[Source records]
================

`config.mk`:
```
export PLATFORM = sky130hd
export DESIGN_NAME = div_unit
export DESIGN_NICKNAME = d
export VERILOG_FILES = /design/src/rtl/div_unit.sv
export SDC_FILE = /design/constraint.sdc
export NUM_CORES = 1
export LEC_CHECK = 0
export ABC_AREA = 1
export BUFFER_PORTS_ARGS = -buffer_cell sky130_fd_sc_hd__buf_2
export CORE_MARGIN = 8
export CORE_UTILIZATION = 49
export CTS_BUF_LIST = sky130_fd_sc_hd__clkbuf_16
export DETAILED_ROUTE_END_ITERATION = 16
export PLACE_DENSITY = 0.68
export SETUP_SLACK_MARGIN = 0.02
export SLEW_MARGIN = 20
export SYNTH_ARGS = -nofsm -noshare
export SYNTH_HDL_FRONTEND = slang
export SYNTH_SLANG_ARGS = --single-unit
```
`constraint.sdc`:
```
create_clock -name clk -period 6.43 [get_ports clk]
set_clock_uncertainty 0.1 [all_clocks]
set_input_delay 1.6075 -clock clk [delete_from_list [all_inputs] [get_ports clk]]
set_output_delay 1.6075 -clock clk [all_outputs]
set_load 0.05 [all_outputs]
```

================

**Try it**
Return every record above exactly, line by line.

**Your response**
`config.mk`:
```
export PLATFORM = sky130hd
export DESIGN_NAME = div_unit
export DESIGN_NICKNAME = d
export VERILOG_FILES = /design/src/rtl/div_unit.sv
export SDC_FILE = /design/constraint.sdc
export NUM_CORES = 1
export LEC_CHECK = 0
export ABC_AREA = 1
export BUFFER_PORTS_ARGS = -buffer_cell sky130_fd_sc_hd__buf_2
export CORE_MARGIN = 8
export CORE_UTILIZATION = 49
export CTS_BUF_LIST = sky130_fd_sc_hd__clkbuf_16
export DETAILED_ROUTE_END_ITERATION = 16
export PLACE_DENSITY = 0.68
export SETUP_SLACK_MARGIN = 0.02
export SLEW_MARGIN = 20
export SYNTH_ARGS = -nofsm -noshare
export SYNTH_HDL_FRONTEND = slang
export SYNTH_SLANG_ARGS = --single-unit
```
`constraint.sdc`:
```
create_clock -name clk -period 6.43 [get_ports clk]
set_clock_uncertainty 0.1 [all_clocks]
set_input_delay 1.6075 -clock clk [delete_from_list [all_inputs] [get_ports clk]]
set_output_delay 1.6075 -clock clk [all_outputs]
set_load 0.05 [all_outputs]
```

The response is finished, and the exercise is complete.